What is worrying me is that it seems to be blocking executing, when I cannot reach the SQL Server database. I don't want to be rebooting the Docker Container every time the database is unavailable.

I did find a workaround for this issue by changing the recovery strategy, using async and a CancellationToken, but that does not feel right.

The following code is the code that does not work:


public bool SaveNetMessages(IEnumerable<NetmessageEntity> netMessages)
{
    var success = true;
    using var adaptor = new DataAccessAdapter();
    foreach (var netMessage in netMessages)
    {
        if (!adaptor.SaveEntity(netMessage, false))
        {
            success = false;
        }
    }
    return success;
}

It blocks indefinitely on the adaptor.SaveEntity(netMessage, false) call.
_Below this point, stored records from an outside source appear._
### config.mk
export PLATFORM = sky130hd
export DESIGN_NAME = fba_apb_regs
export DESIGN_NICKNAME = d
export VERILOG_FILES = /design/src/fba_pkg.sv /design/src/fba_apb_regs.sv
export SDC_FILE = /design/constraint.sdc
export NUM_CORES = 1
export LEC_CHECK = 0
export BUFFER_PORTS_ARGS = -buffer_cell sky130_fd_sc_hd__buf_4
export CAP_MARGIN = 10
export CORE_MARGIN = 2
export CORE_UTILIZATION = 40
export CTS_CLUSTER_DIAMETER = 50
export DETAILED_ROUTE_END_ITERATION = 12
export GPL_TIMING_DRIVEN = 0
export PLACE_DENSITY = 0.87
export SLEW_MARGIN = 25
export SYNTH_ARGS = -nofsm -noshare
export SYNTH_HDL_FRONTEND = slang
export SYNTH_SLANG_ARGS = --single-unit
### constraint.sdc
create_clock -name clk -period 1.3 [get_ports clk]
set_input_delay 0.065 -clock clk [delete_from_list [all_inputs] [get_ports clk]]
set_output_delay 0.065 -clock clk [all_outputs]
set_load 0.01 [all_outputs]
### src/fba_pkg.sv
// Shared constants and types for the frame bitmap allocator.
`default_nettype none

package fba_pkg;

  // Command codes
  localparam logic [2:0] CMD_SET   = 3'd0;
  localparam logic [2:0] CMD_CLEAR = 3'd1;
  localparam logic [2:0] CMD_TEST  = 3'd2;
  localparam logic [2:0] CMD_FIND  = 3'd3;
  localparam logic [2:0] CMD_ALLOC = 3'd4;
  localparam logic [2:0] CMD_FREE  = 3'd5;

  // Status codes
  localparam logic [1:0] ST_OK        = 2'd0;
  localparam logic [1:0] ST_HAS_FRAME = 2'd1;
  localparam logic [1:0] ST_NO_FRAME  = 2'd2;

  // Field widths
  localparam int CMD_W   = 3;
  localparam int ADDR_W  = 28;
  localparam int FRAME_W = 16;
  localparam int STAT_W  = 2;

  // 4 KiB frames
  localparam int FRAME_SHIFT = 12;

  // Configuration register
  localparam int                 FRAME_COUNT_W     = 17;
  localparam logic [16:0]        FRAME_COUNT_RESET = 17'd65536;
  localparam int                 PADDR_W           = 3;
  localparam int                 PDATA_W           = 32;
  localparam logic               REG_FRAME_COUNT   = 1'b0;

  // Flags from the word search unit
  typedef struct packed {
    logic hit;       // a free frame below the limit lies in this word
    logic past_end;  // the word starts at or beyond the limit
  } srch_flags_t;

endpackage

`default_nettype wire

### src/fba_apb_regs.sv
// APB register block holding the managed frame count.
`default_nettype none

module fba_apb_regs import fba_pkg::*; (
  input  wire logic                     clk,
  input  wire logic                     rst,
  input  wire logic                     psel,
  input  wire logic                     penable,
  input  wire logic                     pwrite,
  input  wire logic [PADDR_W-1:0]       paddr,
  input  wire logic [PDATA_W-1:0]       pwdata,
  output logic      [PDATA_W-1:0]       prdata,
  output logic                          pready,
  output logic      [FRAME_COUNT_W-1:0] frame_count
);

  logic reg_sel;

  assign pready  = 1'b1;
  assign reg_sel = (paddr[PADDR_W-1:2] == REG_FRAME_COUNT);

  // register write on the access phase
  always_ff @(posedge clk) begin
    if (rst) begin
      frame_count <= FRAME_COUNT_RESET;
    end else if (psel && penable && pwrite && reg_sel) begin
      frame_count <= pwdata[FRAME_COUNT_W-1:0];
    end
  end

  // read back
  assign prdata = reg_sel ? PDATA_W'(frame_count) : '0;

endmodule

`default_nettype wire

==> results.ini <==
[layout]
fillers=208
largestRegisters=frame_count: 17 flops
diodes=0
largest_reg_flops=17
fin_util_pct=63.7
fin_nets=225
regMostFlops=frame_count
area_growth_pct=52.4
drive_above_1_share_pct=46.2
fin_cells=214

[drt]
dr.pass1.iters=2
drc=0
vias=914
vias_per_cell=4.27
wl_per_cell_um=11.7
ant_nets=0
drtIter0Drc=4
drt-total-wl_mm=2.50

[critical_path]
path_depth=2
worst-path-buf-inv=1
slowest_delay_ps=390
start_kind=register
reg2reg_from=frame_count[12]
end_kind=output pin
required_ps=1240
slowest_stage=dfxtp_1
cp_top_family=flip-flops
r2r_end=frame_count[12]
crit_path_cell_trace=nor2b_1 -> buf_4
ff2ff_setup_slack_ps=660
crit_type=reg -> out
crit_fanout=3
critPathArrivalTime_ps=990
reg2regPathDepth=2

[clocking]
postCtsSetupBuffers=0
cts_hold_buf=0
htreeDepth=1
cts_buffers=3
cts_tree=yes
cts_root_buf=clkbuf_4
insertion_delay_ps=290
clock-sinks=17
cts-resized-gates=0
clockBufferDepth=2
clkTransAtPathRegs_ps=110

[grt]
grt_remaining_overflow=0
grt_pass1_vias=862
grt_pass1_wl_mm=3.73
grt_max_degree=11
grtUsageTotal_pct=17.2
antenna_found_initial=0

[yosys]
yosys.area.top_type=dfxtp_1
synth_warnings=0
seq_area_frac_synth_pct=33.2
synth_most_common_cell=nand2b_1
synth_top_area_share_pct=33.2
synth_cell_type_count=12
synth_area_mm2=0.00103
synth_cells=110
synth-seq-cells=17
synth_edf_count=0
synth_top_cells_by_area=dfxtp_1, nand2b_1, mux2i_1
synthArstFlopShare_pct=0
avgSynthCellArea_um2=9.33
synth-main-ff-cell=dfxtp_1
synth_common_cells=nand2b_1, dfxtp_1, mux2i_1, buf_4, nor2b_1

[min_path]
hp-start=pwdata[16]
min_path_type=in -> reg
min_path_cells=3
whs_endpoint=frame_count[16]

[floorplanning]
dieArea_mm2=0.00299
initial_utilization_pct=41.8
pin_count=90
die-width_um=54.6
core_region_area_mm2=0.00245
die_h_um=54.6
rows=18

[power_and_ir_drop]
swShare_pct=26.3
power_leakage_nw=0.771
cellPowerDensity_mw_per_mm2=682
irDropWorstVdd_mv=0.501
pwr-share-seq_pct=50.8
pwr-share-comb_pct=21.9
p_total_mw=1.07
power_frac_clock_pct=27.3
cellInternalPower_uw=786
p_sw_uw=280

[timing]
clock_skew_ps=0
clock.fmax_mhz=947
worst_slew_pin_slew_ps=511
hold_viol_final=0
maxSlewHeadroom_pct=66.0
drv_slew=0
rsz0062_at_grt=false
period_minus_slack_ps=1060
setup_viol=0
period_share_pct=81.2
fin_setup_tns_ps=0

[place]
post-dp-hpwl_mm=2.00
gp_congestion=0.657
place_inst=210
numPortBuffers=56

[job]
cap_violations=0

[outcome]
status=completed

-- cell type report --
cell class | instances | area, µm² | share of cell area [%]
plain buffers | 22 | 166 | 10.6
clock inverters | 1 | 5.00 | 0.320
multi-input cells | 85 | 572 | 36.6
well taps | 30 | 37.5 | 2.40
flip-flops and latches | 17 | 340 | 21.8
repair buffers | 56 | 420 | 26.9
clock buffers | 3 | 22.5 | 1.44
-- worst reg2reg max path, delay by kind of cell, from the launching register on --
| kind | cells | cell delay [ps] |
|---|---|---|
| muxes | 1 | 130 |
| and+or+nand+nor | 1 | 70 |
| DFF | 1 | 380 |
-- cell usage in the layout (no fill, tap or decap), drive strengths merged --
master,instances
nor2,2
mux2i,17
clkbuf,7
and2b,7
and4b,1
clkinv,1
buf,74
nor2b,10
nand2b,32
conb,16
dfxtp,17
-- power groups by stage --
stage	combinational (mW)	sequential (mW)	clock, mW
after floorplan	0.130	0.556	0
after global placement	0.228	0.552	0
after detailed placement	0.233	0.553	0
after CTS	0.234	0.542	0.296
after global routing	0.256	0.543	0.316
final	0.234	0.541	0.291
-- per-layer routing --
layer | global-route usage [%] | vias up | part of all wire (%)
met5 | 0 | - | 0
met4 | 6.67 | 0 | 0.60
met3 | 2.19 | 2 | 7.2
met2 | 32.1 | 41 | 52
met1 | 19.3 | 410 | 40
li1 | - | 461 | -
-- how the worst max path moves through the flow --
stage / from / endpoint / slack (ps)
2_1_floorplan: paddr[2] / frame_count[10] / 490
3_3_place_gp: paddr[2] / frame_count[3] / 280
3_5_place_dp: paddr[2] / frame_count[2] / 240
4_1_cts: frame_count[2] / prdata[2] / 240
5_1_grt: frame_count[13] / prdata[13] / 200
6_report: frame_count[15] / prdata[15] / 240
-- per-stage QoR --
step	area, µm²	setup slack [ps]	hold WS, ps
after floorplan	1080	486	220
after global placement	1540	283	324
after detailed placement	1540	236	333
after CTS	1560	239	22.8
after global routing	1560	197	21.8
final	1560	244	24.5
-- kinds of logic (layout without fill, tap and decap cells) --
group / after synthesis / count (layout) / share of synthesized area [%]
other: 2 / 16 / 0.732
muxes: 17 / 17 / 16.6
buffers and inverters: 22 / 82 / 16.2
and+or+nand+nor: 52 / 52 / 33.3
DFF: 17 / 17 / 33.2
Note: power is estimated with default switching activity, not from simulation.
Changing it to this code solves the blocking problem:


public bool SaveNetMessages2(IEnumerable<NetmessageEntity> netMessages)
{
    var success = true;
    using var adaptor = new DataAccessAdapter();
    adaptor.ActiveRecoveryStrategy = new SimpleRetryRecoveryStrategy(1, new RecoveryDelay(TimeSpan.FromSeconds(1), 1, RecoveryStrategyDelayType.Linear));
    foreach (var netMessage in netMessages)
    {
        var tcs = new CancellationTokenSource(TimeSpan.FromSeconds(5));
        var cancellationToken = tcs.Token;
        var task = adaptor.SaveEntityAsync(netMessage, false, cancellationToken);
        var succeeded = task.Result;
        if (!succeeded)
        {
            success = false;
        }
    }
    return success;
}

This will throw an exception with the message 'Recovery failed: Maximum number of retries of 1 exceeded.' (RuntimeBuild 5.6.1_Netstandard2x), which is what I expect.

As I am planning to use the Async option anyway, I could just refactor the second piece of code to production code and move on. But it does not feel right to have to use specific recovery strategy settings and using a delay on a cancellation token and setting it to a value that fits the recovery strategy settings to make it work.

Any idea what could be wrong here?

Cheers, Robert-Jan

Otis avatar
Otis
LLBLGen Pro Team
Posts: 38110
Joined: 17-Aug-2003
# Posted on: 10-Jan-2020 13:56:27   

Do you have a timeout of 0 defined in the connection string? By default the timeout on SqlConnection to open a connection is 30 seconds, it should timeout after 30 seconds of not being able to connect and you should then get an exception.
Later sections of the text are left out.